**Task requirements**
Copy every line of the entries that has the string "endpoints" in it.

--------------------------------------------------

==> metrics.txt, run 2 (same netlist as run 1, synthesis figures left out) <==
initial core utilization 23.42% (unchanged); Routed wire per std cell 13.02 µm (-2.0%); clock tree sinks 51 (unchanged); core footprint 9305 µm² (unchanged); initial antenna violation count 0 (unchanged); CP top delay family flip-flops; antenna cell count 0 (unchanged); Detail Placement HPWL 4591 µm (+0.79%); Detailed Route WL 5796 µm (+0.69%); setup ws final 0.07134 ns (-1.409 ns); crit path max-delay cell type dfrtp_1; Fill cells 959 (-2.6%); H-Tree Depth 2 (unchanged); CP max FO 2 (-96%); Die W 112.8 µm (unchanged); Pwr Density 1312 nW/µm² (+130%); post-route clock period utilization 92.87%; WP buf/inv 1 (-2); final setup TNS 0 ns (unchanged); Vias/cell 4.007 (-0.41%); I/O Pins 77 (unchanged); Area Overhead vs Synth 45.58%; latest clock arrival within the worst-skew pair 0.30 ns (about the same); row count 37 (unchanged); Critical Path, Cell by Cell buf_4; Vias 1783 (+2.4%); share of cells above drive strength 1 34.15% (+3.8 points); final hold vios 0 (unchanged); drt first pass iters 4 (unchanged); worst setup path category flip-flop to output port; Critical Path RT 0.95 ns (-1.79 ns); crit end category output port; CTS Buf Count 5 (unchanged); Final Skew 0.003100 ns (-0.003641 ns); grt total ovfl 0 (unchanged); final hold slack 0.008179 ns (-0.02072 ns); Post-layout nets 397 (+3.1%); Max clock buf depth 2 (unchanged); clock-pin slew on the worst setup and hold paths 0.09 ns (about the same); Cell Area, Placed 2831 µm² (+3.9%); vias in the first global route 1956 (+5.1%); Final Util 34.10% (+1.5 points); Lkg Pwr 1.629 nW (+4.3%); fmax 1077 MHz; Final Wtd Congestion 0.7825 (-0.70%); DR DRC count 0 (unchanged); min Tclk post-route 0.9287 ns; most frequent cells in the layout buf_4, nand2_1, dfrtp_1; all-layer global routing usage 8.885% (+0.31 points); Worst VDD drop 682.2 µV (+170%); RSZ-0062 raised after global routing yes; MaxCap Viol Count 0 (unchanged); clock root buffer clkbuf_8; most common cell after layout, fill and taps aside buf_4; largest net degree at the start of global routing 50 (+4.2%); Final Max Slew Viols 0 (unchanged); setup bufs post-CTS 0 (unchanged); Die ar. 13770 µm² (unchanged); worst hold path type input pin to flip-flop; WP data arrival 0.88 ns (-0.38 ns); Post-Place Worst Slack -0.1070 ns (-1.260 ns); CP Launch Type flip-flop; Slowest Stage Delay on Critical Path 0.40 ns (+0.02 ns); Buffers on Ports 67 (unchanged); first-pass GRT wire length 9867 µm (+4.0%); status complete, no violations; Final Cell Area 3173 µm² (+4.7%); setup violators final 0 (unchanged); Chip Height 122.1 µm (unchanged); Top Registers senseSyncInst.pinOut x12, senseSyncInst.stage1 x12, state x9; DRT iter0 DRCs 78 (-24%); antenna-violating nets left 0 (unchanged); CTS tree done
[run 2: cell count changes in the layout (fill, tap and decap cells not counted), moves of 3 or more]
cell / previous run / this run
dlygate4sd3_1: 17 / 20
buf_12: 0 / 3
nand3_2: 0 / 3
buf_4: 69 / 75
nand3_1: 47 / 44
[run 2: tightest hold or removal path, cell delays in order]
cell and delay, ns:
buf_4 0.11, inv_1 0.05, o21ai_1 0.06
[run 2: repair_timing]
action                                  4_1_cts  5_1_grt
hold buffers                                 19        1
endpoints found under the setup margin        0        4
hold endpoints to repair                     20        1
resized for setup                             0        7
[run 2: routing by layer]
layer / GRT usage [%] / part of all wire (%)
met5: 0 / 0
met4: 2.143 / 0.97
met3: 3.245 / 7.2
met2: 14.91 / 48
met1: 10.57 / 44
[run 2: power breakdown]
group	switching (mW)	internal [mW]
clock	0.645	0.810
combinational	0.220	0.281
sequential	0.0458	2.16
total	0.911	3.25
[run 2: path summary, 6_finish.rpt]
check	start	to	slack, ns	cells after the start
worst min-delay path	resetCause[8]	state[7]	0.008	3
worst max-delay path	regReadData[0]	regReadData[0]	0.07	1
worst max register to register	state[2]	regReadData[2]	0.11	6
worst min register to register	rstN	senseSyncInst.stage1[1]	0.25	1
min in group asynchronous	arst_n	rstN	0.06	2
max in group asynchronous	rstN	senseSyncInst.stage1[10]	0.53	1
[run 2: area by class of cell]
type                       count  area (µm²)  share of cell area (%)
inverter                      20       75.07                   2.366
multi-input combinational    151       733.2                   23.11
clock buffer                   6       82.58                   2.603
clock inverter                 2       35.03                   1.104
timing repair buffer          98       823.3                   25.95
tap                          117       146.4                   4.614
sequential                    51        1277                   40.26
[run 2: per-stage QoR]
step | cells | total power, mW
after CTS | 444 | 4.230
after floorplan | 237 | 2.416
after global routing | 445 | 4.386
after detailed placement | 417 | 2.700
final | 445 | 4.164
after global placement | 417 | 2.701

--------------------------------------------------

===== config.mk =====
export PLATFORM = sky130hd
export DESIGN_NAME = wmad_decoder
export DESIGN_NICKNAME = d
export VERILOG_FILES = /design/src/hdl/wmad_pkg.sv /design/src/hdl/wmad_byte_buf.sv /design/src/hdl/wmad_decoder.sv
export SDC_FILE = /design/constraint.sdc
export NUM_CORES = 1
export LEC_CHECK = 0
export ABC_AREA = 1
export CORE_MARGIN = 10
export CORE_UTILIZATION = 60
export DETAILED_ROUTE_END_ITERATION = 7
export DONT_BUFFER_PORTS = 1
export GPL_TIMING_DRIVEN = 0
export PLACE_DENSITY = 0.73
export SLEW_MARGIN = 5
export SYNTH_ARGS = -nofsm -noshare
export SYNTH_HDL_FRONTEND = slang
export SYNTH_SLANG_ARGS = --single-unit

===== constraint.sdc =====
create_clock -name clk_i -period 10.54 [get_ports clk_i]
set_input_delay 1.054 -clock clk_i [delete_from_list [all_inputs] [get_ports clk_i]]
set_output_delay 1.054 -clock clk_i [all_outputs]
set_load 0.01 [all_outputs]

--------------------------------------------------

**Answer area**
endpoints found under the setup margin        0        4
hold endpoints to repair                     20        1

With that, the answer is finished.